**config.mk**
```make
export PLATFORM = sky130hd
export DESIGN_NAME = regfile_dump_reader
export DESIGN_NICKNAME = d
export VERILOG_FILES = /design/src/rtl/regfile_dump_reader.sv
export SDC_FILE = /design/constraint.sdc
export NUM_CORES = 1
export LEC_CHECK = 0
export CAP_MARGIN = 20
export CORE_MARGIN = 2
export CORE_UTILIZATION = 48
export DETAILED_ROUTE_END_ITERATION = 8
export MAX_ROUTING_LAYER = met4
export PLACE_DENSITY = 0.84
export SLEW_MARGIN = 20
export SYNTH_ARGS = -nofsm -noshare
export SYNTH_HDL_FRONTEND = slang
export SYNTH_SLANG_ARGS = --single-unit
```
**constraint.sdc**
```tcl
create_clock -name clk -period 3.15 [get_ports clk]
set_input_delay 0.315 -clock clk [delete_from_list [all_inputs] [get_ports clk]]
set_output_delay 0.315 -clock clk [all_outputs]
set_load 0.01 [all_outputs]
```
**src/rtl/regfile_dump_reader.sv**
```systemverilog
// Read-side dump sequencer for the 32x32 register file: walks an index range on
// the asynchronous read port and streams (index, data) beats over valid/ready.
module regfile_dump_reader #(
    parameter int ADDR_W   = 5,
    parameter int DATA_W   = 32,
    parameter int NUM_REGS = 32
) (
    input  logic              clk,
    input  logic              rst,
    input  logic              start,
    input  logic [ADDR_W-1:0] first_reg,
    input  logic [ADDR_W-1:0] last_reg,
    input  logic              abort,
    output logic [ADDR_W-1:0] rd_addr,
    input  logic [DATA_W-1:0] rd_data,
    output logic              out_valid,
    input  logic              out_ready,
    output logic [ADDR_W-1:0] out_index,
    output logic [DATA_W-1:0] out_data,
    output logic              busy,
    output logic              done
);

    typedef enum logic [1:0] {
        IDLE = 2'd0,
        READ = 2'd1,
        SEND = 2'd2,
        DONE = 2'd3
    } state_t;

    state_t            state;
    logic [ADDR_W-1:0] cur;
    logic [ADDR_W-1:0] end_idx;

    // Index advance wraps modulo NUM_REGS even when NUM_REGS is not a power of two.
    function automatic logic [ADDR_W-1:0] next_index(input logic [ADDR_W-1:0] idx);
        logic [ADDR_W-1:0] nxt;
        if (idx == ADDR_W'(NUM_REGS - 1)) begin
            nxt = '0;
        end else begin
            nxt = idx + ADDR_W'(1);
        end
        return nxt;
    endfunction

    // Dump sequencer: state, range bookkeeping and all registered outputs.
    always_ff @(posedge clk or posedge rst) begin
        if (rst) begin
            state     <= IDLE;
            cur       <= '0;
            end_idx   <= '0;
            rd_addr   <= '0;
            out_valid <= 1'b0;
            out_index <= '0;
            out_data  <= '0;
            busy      <= 1'b0;
            done      <= 1'b0;
        end else if (abort && (state != IDLE)) begin
            // A handshake in this same cycle has already been seen by the consumer.
            state     <= IDLE;
            rd_addr   <= '0;
            out_valid <= 1'b0;
            busy      <= 1'b0;
            done      <= 1'b0;
        end else begin
            case (state)
                IDLE: begin
                    out_valid <= 1'b0;
                    done      <= 1'b0;
                    if (start) begin
                        cur     <= first_reg;
                        end_idx <= last_reg;
                        rd_addr <= first_reg;
                        busy    <= 1'b1;
                        state   <= READ;
                    end else begin
                        rd_addr <= '0;
                        busy    <= 1'b0;
                    end
                end
                READ: begin
                    // rd_data reflects the file before this edge, so a same-edge write is not seen.
                    out_data  <= rd_data;
                    out_index <= cur;
                    out_valid <= 1'b1;
                    state     <= SEND;
                end
                SEND: begin
                    if (out_valid && out_ready) begin
                        out_valid <= 1'b0;
                        if (cur == end_idx) begin
                            done  <= 1'b1;
                            state <= DONE;
                        end else begin
                            cur     <= next_index(cur);
                            rd_addr <= next_index(cur);
                            state   <= READ;
                        end
                    end else begin
                        out_valid <= 1'b1;
                    end
                end
                DONE: begin
                    done    <= 1'b0;
                    busy    <= 1'b0;
                    rd_addr <= '0;
                    state   <= IDLE;
                end
                default: begin
                    state     <= IDLE;
                    rd_addr   <= '0;
                    out_valid <= 1'b0;
                    busy      <= 1'b0;
                    done      <= 1'b0;
                end
            endcase
        end
    end

endmodule

```
==> metrics.cfg <==
[placed_design]
post-place-ws_ns=0.852
dpl.hpwl_microns=4170
place.port_buffers=91
place.gp.congestion=0.830

[yosys]
synthesis.instances=198
postSynthNetCount=251
netlist_area_sq_um=2570
syn-mean-instance-area_sq_um=13.0
yosys_warnings=0
synth.top_cell.area_share_pct=55.4
seq_cells_post_synth=57
synth_largest_area_cell=sky130_fd_sc_hd__dfrtp_1
synth.area.top_cells=sky130_fd_sc_hd__dfrtp_1, sky130_fd_sc_hd__mux2_2, sky130_fd_sc_hd__ha_1
ys.flop_type=sky130_fd_sc_hd__dfrtp_1
asyncSetResetFlopFracSynth_pct=100
synth-edff-count=0
seq_area_frac_synth_pct=55.4
ys_types=37

[power]
power_leakage_nw=1.60
total_power_divided_by_cell_area_nw_per_um2=1000
worst_vdd_drop_v=0.000595

[die]
dieHeight_microns=77.2
rows=26
die-width_microns=77.2
fp.dieArea_sq_um=5970
floorplan.io_pins=92
core_sq_um=5140
initial_core_util_pct=50.1

[clock_tree]
clock_tree.htree_level_count=3
cts_inserted_buffers=9
insertion_delay_ns=0.33
cts.sink_count=57
cts_setup_buffers=0
clk_pin_slew_ns=0.06
post_cts.resized_instances=0
max-clock-path-buffers=2
cts_hold_repair.buffers=0
cts_tree=built
cts_root_buffer=sky130_fd_sc_hd__clkbuf_8

[timing]
fin_crit_sh_pct=74.2
totalNegativeSetupSlack_ns=0
max_slew_headroom_pct=69.0
setup_viol_count_final=0
max_clock_freq_mhz=428
post-route-worst-setup-slack_ns=0.814
hold_violations=0
worst-slew-pin-transition_ns=0.464
final_number_of_max_transition_violations=0
final.min_clock_period_ns=2.34
finalClockSkew_ns=0.0109
grt_setup_unrepaired=no

[detailed_routing]
wl_microns=5740
detail_route.drc_violations=0
antenna_left=0
first_iter_violations=83
firstDrtPassIters=4
route.detailed.vias_per_inst=5.10
wire_per_inst_microns=15.4
vias=1899

[global_route]
number_of_antenna_violations_at_the_first_check_in_global_routing=0
number_of_global_route_vias_before_repair=1996
grt_first_pass_wirelength_microns=9670
grt_overflow=0
grt_usage_pct=21.7
grt_max_degree=38

[critical_path]
crit_path_max_fanout=37
worstPathRequired_ns=3.36
critical_path_class=register to register
crit_arrival_ns=2.55
worst_setup_path_end_kind=register
worst_setup_path_start_kind=register
timing.critical_path.from=state[1]
reg2reg_from=state[1]

[layout]
fillerInstances=386
insertedDiodeCount=0
ff_latch_area_sq_um=1430
final_layout_size_suffix_gt1_share_pct=23.8
multi_input_area_sq_um=1100
layout.nets=350
areaGrowthSynthToFinish_pct=46.6

[outcome]
status=finished clean

[job]
max_cap_violations=0

[hold_path]
holdCritPathClass=input port to asynchronous set/reset pin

•••••

§ **What the task asks**: Would you transcribe every entry exactly?

§ **Completed task**:
**config.mk**
```make
export PLATFORM = sky130hd
export DESIGN_NAME = regfile_dump_reader
export DESIGN_NICKNAME = d
export VERILOG_FILES = /design/src/rtl/regfile_dump_reader.sv
export SDC_FILE = /design/constraint.sdc
export NUM_CORES = 1
export LEC_CHECK = 0
export CAP_MARGIN = 20
export CORE_MARGIN = 2
export CORE_UTILIZATION = 48
export DETAILED_ROUTE_END_ITERATION = 8
export MAX_ROUTING_LAYER = met4
export PLACE_DENSITY = 0.84
export SLEW_MARGIN = 20
export SYNTH_ARGS = -nofsm -noshare
export SYNTH_HDL_FRONTEND = slang
export SYNTH_SLANG_ARGS = --single-unit
```
**constraint.sdc**
```tcl
create_clock -name clk -period 3.15 [get_ports clk]
set_input_delay 0.315 -clock clk [delete_from_list [all_inputs] [get_ports clk]]
set_output_delay 0.315 -clock clk [all_outputs]
set_load 0.01 [all_outputs]
```
**src/rtl/regfile_dump_reader.sv**
```systemverilog
// Read-side dump sequencer for the 32x32 register file: walks an index range on
// the asynchronous read port and streams (index, data) beats over valid/ready.
module regfile_dump_reader #(
    parameter int ADDR_W   = 5,
    parameter int DATA_W   = 32,
    parameter int NUM_REGS = 32
) (
    input  logic              clk,
    input  logic              rst,
    input  logic              start,
    input  logic [ADDR_W-1:0] first_reg,
    input  logic [ADDR_W-1:0] last_reg,
    input  logic              abort,
    output logic [ADDR_W-1:0] rd_addr,
    input  logic [DATA_W-1:0] rd_data,
    output logic              out_valid,
    input  logic              out_ready,
    output logic [ADDR_W-1:0] out_index,
    output logic [DATA_W-1:0] out_data,
    output logic              busy,
    output logic              done
);

    typedef enum logic [1:0] {
        IDLE = 2'd0,
        READ = 2'd1,
        SEND = 2'd2,
        DONE = 2'd3
    } state_t;

    state_t            state;
    logic [ADDR_W-1:0] cur;
    logic [ADDR_W-1:0] end_idx;

    // Index advance wraps modulo NUM_REGS even when NUM_REGS is not a power of two.
    function automatic logic [ADDR_W-1:0] next_index(input logic [ADDR_W-1:0] idx);
        logic [ADDR_W-1:0] nxt;
        if (idx == ADDR_W'(NUM_REGS - 1)) begin
            nxt = '0;
        end else begin
            nxt = idx + ADDR_W'(1);
        end
        return nxt;
    endfunction

    // Dump sequencer: state, range bookkeeping and all registered outputs.
    always_ff @(posedge clk or posedge rst) begin
        if (rst) begin
            state     <= IDLE;
            cur       <= '0;
            end_idx   <= '0;
            rd_addr   <= '0;
            out_valid <= 1'b0;
            out_index <= '0;
            out_data  <= '0;
            busy      <= 1'b0;
            done      <= 1'b0;
        end else if (abort && (state != IDLE)) begin
            // A handshake in this same cycle has already been seen by the consumer.
            state     <= IDLE;
            rd_addr   <= '0;
            out_valid <= 1'b0;
            busy      <= 1'b0;
            done      <= 1'b0;
        end else begin
            case (state)
                IDLE: begin
                    out_valid <= 1'b0;
                    done      <= 1'b0;
                    if (start) begin
                        cur     <= first_reg;
                        end_idx <= last_reg;
                        rd_addr <= first_reg;
                        busy    <= 1'b1;
                        state   <= READ;
                    end else begin
                        rd_addr <= '0;
                        busy    <= 1'b0;
                    end
                end
                READ: begin
                    // rd_data reflects the file before this edge, so a same-edge write is not seen.
                    out_data  <= rd_data;
                    out_index <= cur;
                    out_valid <= 1'b1;
                    state     <= SEND;
                end
                SEND: begin
                    if (out_valid && out_ready) begin
                        out_valid <= 1'b0;
                        if (cur == end_idx) begin
                            done  <= 1'b1;
                            state <= DONE;
                        end else begin
                            cur     <= next_index(cur);
                            rd_addr <= next_index(cur);
                            state   <= READ;
                        end
                    end else begin
                        out_valid <= 1'b1;
                    end
                end
                DONE: begin
                    done    <= 1'b0;
                    busy    <= 1'b0;
                    rd_addr <= '0;
                    state   <= IDLE;
                end
                default: begin
                    state     <= IDLE;
                    rd_addr   <= '0;
                    out_valid <= 1'b0;
                    busy      <= 1'b0;
                    done      <= 1'b0;
                end
            endcase
        end
    end

endmodule

```
==> metrics.cfg <==
[placed_design]
post-place-ws_ns=0.852
dpl.hpwl_microns=4170
place.port_buffers=91
place.gp.congestion=0.830

[yosys]
synthesis.instances=198
postSynthNetCount=251
netlist_area_sq_um=2570
syn-mean-instance-area_sq_um=13.0
yosys_warnings=0
synth.top_cell.area_share_pct=55.4
seq_cells_post_synth=57
synth_largest_area_cell=sky130_fd_sc_hd__dfrtp_1
synth.area.top_cells=sky130_fd_sc_hd__dfrtp_1, sky130_fd_sc_hd__mux2_2, sky130_fd_sc_hd__ha_1
ys.flop_type=sky130_fd_sc_hd__dfrtp_1
asyncSetResetFlopFracSynth_pct=100
synth-edff-count=0
seq_area_frac_synth_pct=55.4
ys_types=37

[power]
power_leakage_nw=1.60
total_power_divided_by_cell_area_nw_per_um2=1000
worst_vdd_drop_v=0.000595

[die]
dieHeight_microns=77.2
rows=26
die-width_microns=77.2
fp.dieArea_sq_um=5970
floorplan.io_pins=92
core_sq_um=5140
initial_core_util_pct=50.1

[clock_tree]
clock_tree.htree_level_count=3
cts_inserted_buffers=9
insertion_delay_ns=0.33
cts.sink_count=57
cts_setup_buffers=0
clk_pin_slew_ns=0.06
post_cts.resized_instances=0
max-clock-path-buffers=2
cts_hold_repair.buffers=0
cts_tree=built
cts_root_buffer=sky130_fd_sc_hd__clkbuf_8

[timing]
fin_crit_sh_pct=74.2
totalNegativeSetupSlack_ns=0
max_slew_headroom_pct=69.0
setup_viol_count_final=0
max_clock_freq_mhz=428
post-route-worst-setup-slack_ns=0.814
hold_violations=0
worst-slew-pin-transition_ns=0.464
final_number_of_max_transition_violations=0
final.min_clock_period_ns=2.34
finalClockSkew_ns=0.0109
grt_setup_unrepaired=no

[detailed_routing]
wl_microns=5740
detail_route.drc_violations=0
antenna_left=0
first_iter_violations=83
firstDrtPassIters=4
route.detailed.vias_per_inst=5.10
wire_per_inst_microns=15.4
vias=1899

[global_route]
number_of_antenna_violations_at_the_first_check_in_global_routing=0
number_of_global_route_vias_before_repair=1996
grt_first_pass_wirelength_microns=9670
grt_overflow=0
grt_usage_pct=21.7
grt_max_degree=38

[critical_path]
crit_path_max_fanout=37
worstPathRequired_ns=3.36
critical_path_class=register to register
crit_arrival_ns=2.55
worst_setup_path_end_kind=register
worst_setup_path_start_kind=register
timing.critical_path.from=state[1]
reg2reg_from=state[1]

[layout]
fillerInstances=386
insertedDiodeCount=0
ff_latch_area_sq_um=1430
final_layout_size_suffix_gt1_share_pct=23.8
multi_input_area_sq_um=1100
layout.nets=350
areaGrowthSynthToFinish_pct=46.6

[outcome]
status=finished clean

[job]
max_cap_violations=0

[hold_path]
holdCritPathClass=input port to asynchronous set/reset pin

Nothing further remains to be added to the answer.